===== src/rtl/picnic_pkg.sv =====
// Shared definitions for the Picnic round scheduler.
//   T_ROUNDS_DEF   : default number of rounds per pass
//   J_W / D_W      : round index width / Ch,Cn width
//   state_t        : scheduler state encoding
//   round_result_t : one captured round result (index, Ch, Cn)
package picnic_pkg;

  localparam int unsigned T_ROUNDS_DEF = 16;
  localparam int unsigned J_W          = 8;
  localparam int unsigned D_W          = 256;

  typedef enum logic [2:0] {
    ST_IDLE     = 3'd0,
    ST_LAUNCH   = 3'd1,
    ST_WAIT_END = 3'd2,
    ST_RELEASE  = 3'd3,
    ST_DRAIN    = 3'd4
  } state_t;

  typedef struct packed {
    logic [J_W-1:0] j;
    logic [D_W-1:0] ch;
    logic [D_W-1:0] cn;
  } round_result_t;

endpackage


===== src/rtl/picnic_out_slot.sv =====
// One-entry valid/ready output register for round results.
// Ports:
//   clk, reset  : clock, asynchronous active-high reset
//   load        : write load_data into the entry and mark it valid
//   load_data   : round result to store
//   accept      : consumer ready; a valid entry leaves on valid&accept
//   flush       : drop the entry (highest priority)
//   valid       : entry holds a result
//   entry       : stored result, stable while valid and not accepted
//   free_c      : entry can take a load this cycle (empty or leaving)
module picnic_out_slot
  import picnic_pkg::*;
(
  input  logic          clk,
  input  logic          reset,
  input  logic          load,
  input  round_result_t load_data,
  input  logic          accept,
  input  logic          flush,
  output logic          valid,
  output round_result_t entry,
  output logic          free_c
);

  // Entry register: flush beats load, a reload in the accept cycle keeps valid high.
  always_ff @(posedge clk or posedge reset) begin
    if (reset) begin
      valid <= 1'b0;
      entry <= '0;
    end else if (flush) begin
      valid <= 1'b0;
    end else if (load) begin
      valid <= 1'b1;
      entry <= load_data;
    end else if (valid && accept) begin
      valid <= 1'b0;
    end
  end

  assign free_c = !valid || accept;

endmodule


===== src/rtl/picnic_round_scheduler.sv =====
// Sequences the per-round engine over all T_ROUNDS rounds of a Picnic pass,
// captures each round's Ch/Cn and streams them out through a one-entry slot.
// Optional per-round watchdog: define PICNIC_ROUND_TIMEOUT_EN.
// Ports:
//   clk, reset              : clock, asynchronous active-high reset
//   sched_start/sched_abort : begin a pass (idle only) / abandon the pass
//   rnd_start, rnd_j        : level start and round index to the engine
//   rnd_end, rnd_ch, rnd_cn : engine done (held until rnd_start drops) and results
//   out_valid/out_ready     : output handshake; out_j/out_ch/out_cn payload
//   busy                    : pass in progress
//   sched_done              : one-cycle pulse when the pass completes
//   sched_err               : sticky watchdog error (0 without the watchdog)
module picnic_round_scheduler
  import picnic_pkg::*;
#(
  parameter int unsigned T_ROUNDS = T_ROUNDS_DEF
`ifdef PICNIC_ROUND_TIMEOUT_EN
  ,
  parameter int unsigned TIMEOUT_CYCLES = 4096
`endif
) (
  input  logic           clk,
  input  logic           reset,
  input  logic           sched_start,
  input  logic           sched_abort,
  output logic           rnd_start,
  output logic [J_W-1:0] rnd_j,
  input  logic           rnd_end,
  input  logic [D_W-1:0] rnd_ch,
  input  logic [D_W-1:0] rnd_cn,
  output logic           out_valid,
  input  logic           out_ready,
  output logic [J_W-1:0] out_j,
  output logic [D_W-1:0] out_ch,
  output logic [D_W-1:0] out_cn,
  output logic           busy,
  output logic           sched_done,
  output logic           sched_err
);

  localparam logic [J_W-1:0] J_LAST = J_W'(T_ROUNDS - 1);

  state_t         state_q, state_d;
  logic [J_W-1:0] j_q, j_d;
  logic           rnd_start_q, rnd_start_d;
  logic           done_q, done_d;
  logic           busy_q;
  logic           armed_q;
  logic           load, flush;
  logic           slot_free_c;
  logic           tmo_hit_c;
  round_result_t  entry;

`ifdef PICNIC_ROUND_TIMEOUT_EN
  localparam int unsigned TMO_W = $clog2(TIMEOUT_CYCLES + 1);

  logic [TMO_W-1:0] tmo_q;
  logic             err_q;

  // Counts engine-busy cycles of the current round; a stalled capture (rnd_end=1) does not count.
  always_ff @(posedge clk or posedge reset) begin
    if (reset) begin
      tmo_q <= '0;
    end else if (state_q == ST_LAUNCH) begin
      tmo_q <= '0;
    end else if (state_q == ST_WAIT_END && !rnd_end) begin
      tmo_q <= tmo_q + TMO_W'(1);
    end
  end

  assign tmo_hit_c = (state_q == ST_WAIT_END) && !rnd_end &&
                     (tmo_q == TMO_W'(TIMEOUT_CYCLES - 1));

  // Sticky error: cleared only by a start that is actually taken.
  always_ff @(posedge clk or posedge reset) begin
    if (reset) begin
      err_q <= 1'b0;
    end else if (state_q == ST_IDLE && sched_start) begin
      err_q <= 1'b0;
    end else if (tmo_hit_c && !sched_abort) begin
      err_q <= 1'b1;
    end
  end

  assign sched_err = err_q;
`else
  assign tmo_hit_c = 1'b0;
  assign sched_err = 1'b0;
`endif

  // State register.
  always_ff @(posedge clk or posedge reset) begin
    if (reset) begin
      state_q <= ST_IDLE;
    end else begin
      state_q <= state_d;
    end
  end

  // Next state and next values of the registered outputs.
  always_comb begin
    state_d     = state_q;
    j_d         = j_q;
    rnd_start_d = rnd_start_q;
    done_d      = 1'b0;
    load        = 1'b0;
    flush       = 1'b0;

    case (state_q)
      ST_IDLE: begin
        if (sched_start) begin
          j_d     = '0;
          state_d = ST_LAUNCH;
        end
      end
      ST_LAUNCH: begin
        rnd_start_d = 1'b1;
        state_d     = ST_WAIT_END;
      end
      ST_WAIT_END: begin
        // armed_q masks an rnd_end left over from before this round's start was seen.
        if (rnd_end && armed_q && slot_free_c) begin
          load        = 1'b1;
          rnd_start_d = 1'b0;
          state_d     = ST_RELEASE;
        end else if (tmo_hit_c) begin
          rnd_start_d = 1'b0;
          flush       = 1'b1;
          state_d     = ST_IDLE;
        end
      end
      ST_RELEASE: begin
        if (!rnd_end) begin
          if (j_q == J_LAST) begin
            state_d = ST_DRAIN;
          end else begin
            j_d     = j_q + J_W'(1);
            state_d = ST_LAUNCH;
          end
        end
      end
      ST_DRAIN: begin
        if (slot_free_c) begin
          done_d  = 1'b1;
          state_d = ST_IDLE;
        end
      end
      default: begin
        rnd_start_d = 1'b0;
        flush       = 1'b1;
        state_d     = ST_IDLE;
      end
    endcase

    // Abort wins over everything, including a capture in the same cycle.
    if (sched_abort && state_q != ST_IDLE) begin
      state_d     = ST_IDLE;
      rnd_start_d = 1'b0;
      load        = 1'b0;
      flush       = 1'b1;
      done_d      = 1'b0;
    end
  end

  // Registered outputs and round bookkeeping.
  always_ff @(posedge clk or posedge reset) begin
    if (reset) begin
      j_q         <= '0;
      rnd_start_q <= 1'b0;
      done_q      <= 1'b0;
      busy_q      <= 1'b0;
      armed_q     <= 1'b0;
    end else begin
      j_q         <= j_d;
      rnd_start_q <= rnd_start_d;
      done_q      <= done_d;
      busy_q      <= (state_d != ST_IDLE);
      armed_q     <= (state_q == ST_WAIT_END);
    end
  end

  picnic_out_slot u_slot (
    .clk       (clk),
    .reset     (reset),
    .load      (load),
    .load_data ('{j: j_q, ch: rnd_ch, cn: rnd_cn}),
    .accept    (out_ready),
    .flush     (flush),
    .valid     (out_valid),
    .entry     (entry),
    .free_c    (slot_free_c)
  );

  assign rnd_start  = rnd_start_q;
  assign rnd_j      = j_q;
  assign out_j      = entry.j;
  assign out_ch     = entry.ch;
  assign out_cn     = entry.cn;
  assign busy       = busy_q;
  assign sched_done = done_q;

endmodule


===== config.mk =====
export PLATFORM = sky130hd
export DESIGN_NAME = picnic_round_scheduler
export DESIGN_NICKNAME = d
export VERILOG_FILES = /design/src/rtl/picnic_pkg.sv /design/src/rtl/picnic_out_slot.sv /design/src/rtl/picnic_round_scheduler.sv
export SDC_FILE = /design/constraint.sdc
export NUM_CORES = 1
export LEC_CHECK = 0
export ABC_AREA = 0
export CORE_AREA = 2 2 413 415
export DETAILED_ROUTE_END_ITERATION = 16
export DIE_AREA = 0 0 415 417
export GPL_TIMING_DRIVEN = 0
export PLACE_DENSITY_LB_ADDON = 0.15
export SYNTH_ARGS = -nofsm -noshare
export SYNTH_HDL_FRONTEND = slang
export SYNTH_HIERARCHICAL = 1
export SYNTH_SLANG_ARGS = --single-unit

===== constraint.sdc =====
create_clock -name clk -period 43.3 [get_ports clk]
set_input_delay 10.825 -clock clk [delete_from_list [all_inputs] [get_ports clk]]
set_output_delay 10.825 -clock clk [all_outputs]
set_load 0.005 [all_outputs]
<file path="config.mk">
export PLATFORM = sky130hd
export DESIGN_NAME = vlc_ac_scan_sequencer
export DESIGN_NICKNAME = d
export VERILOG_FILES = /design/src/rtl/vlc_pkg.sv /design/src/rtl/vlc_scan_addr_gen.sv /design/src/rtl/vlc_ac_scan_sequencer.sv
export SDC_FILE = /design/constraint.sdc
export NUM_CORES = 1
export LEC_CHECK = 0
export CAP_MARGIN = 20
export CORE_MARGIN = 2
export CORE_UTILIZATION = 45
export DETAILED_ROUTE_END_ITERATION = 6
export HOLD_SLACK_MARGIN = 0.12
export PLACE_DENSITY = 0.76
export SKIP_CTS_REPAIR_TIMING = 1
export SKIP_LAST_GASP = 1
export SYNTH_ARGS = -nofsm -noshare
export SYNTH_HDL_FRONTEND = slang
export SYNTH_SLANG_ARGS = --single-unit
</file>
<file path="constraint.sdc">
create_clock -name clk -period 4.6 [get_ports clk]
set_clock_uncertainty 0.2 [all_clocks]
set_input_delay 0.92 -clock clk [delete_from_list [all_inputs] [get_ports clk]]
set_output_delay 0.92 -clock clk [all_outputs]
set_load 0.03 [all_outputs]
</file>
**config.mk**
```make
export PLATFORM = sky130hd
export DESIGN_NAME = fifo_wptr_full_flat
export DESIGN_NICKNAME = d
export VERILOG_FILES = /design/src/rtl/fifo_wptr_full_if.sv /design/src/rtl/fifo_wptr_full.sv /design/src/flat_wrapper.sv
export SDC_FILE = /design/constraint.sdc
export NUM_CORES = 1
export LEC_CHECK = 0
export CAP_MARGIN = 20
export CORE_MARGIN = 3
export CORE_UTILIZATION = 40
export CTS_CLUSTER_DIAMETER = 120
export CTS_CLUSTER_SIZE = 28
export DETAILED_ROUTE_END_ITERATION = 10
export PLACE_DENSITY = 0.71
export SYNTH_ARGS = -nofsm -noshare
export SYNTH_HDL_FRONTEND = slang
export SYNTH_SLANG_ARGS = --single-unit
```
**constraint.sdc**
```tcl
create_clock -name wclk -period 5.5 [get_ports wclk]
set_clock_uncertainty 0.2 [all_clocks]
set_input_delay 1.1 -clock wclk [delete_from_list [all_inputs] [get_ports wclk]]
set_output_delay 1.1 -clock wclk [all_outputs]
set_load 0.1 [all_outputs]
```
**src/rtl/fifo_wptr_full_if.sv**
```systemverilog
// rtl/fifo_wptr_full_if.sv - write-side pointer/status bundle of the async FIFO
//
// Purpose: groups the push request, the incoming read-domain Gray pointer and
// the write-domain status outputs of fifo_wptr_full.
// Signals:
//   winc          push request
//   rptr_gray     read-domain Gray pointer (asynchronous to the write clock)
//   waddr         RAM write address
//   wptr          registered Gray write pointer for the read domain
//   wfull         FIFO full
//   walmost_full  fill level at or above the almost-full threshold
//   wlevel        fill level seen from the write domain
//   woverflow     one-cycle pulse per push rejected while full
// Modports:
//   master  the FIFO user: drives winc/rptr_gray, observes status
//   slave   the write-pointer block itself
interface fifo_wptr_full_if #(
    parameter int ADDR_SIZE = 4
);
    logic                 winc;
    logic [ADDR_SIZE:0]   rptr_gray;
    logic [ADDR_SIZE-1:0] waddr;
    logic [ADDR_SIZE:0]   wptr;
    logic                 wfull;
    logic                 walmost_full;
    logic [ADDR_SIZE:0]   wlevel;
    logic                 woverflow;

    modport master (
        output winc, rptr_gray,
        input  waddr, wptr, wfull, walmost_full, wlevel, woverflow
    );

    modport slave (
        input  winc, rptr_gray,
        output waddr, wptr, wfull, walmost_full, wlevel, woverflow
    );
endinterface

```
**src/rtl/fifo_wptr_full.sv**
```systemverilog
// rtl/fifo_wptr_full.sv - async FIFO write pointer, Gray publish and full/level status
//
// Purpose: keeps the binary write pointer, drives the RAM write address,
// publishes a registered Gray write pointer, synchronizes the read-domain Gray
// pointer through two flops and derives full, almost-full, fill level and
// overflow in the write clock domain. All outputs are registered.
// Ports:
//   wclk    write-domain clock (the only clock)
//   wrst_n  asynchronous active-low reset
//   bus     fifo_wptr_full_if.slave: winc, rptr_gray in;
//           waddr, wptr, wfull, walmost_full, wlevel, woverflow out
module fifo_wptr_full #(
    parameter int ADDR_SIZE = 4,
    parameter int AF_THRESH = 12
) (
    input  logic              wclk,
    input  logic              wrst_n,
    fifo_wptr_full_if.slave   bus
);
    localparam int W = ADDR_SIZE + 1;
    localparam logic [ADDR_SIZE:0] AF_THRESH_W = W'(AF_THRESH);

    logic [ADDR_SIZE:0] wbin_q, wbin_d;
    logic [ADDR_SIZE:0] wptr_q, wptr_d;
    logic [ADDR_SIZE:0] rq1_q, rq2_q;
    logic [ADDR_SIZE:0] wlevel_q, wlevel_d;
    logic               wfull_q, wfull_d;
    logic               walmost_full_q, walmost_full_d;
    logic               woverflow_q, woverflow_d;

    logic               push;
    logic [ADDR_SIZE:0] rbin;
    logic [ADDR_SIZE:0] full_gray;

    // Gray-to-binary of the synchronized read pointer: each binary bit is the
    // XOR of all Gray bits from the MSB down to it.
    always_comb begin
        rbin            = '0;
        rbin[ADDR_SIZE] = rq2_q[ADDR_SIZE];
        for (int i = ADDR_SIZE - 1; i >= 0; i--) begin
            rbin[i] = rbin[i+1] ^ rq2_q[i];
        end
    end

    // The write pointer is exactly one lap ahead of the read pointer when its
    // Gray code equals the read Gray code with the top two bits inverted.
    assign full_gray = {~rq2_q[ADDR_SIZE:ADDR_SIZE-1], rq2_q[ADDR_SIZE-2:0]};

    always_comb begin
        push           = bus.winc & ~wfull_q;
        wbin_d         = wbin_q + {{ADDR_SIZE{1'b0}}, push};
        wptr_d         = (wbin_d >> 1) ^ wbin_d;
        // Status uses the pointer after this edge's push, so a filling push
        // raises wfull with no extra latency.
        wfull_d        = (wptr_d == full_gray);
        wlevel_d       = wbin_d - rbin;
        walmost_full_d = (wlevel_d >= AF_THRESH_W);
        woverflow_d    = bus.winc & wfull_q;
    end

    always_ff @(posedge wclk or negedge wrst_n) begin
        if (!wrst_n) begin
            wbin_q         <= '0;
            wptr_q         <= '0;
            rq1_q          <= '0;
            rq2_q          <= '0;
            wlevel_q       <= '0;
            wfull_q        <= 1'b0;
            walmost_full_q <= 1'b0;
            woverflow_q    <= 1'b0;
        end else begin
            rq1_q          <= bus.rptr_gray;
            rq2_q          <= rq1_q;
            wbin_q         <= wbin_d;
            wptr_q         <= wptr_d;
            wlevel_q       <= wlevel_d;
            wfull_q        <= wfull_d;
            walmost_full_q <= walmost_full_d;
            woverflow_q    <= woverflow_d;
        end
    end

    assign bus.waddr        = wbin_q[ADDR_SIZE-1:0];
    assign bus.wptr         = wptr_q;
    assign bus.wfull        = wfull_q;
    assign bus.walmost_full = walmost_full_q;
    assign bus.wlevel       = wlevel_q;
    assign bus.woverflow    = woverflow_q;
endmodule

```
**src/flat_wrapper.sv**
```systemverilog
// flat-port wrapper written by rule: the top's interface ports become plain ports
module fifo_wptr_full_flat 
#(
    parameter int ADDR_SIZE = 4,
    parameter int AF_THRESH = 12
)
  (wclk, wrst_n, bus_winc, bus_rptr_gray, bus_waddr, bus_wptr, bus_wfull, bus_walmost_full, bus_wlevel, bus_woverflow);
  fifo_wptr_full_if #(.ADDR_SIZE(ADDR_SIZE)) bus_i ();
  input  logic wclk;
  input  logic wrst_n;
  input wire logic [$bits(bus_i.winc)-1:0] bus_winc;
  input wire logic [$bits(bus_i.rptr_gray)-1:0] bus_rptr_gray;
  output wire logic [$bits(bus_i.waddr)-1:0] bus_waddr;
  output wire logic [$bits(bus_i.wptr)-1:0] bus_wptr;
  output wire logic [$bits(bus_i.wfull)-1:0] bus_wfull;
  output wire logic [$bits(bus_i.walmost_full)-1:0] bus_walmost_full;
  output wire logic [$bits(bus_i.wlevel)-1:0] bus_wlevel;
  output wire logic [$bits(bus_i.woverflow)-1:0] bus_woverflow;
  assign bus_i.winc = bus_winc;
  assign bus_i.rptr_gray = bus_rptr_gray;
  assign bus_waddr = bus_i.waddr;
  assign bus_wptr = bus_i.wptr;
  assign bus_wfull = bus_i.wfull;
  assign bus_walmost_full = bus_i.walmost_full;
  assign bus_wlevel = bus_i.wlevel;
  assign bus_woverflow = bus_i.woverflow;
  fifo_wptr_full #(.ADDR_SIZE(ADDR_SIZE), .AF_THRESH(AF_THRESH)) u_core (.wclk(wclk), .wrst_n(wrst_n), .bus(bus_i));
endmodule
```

> [AIM OF THE TASK]: Scan the listing for the string "bits". Copy each line that has it.

> [TASK ANSWER]:
    // XOR of all Gray bits from the MSB down to it.
    // Gray code equals the read Gray code with the top two bits inverted.
  input wire logic [$bits(bus_i.winc)-1:0] bus_winc;
  input wire logic [$bits(bus_i.rptr_gray)-1:0] bus_rptr_gray;
  output wire logic [$bits(bus_i.waddr)-1:0] bus_waddr;
  output wire logic [$bits(bus_i.wptr)-1:0] bus_wptr;
  output wire logic [$bits(bus_i.wfull)-1:0] bus_wfull;
  output wire logic [$bits(bus_i.walmost_full)-1:0] bus_walmost_full;
  output wire logic [$bits(bus_i.wlevel)-1:0] bus_wlevel;
  output wire logic [$bits(bus_i.woverflow)-1:0] bus_woverflow;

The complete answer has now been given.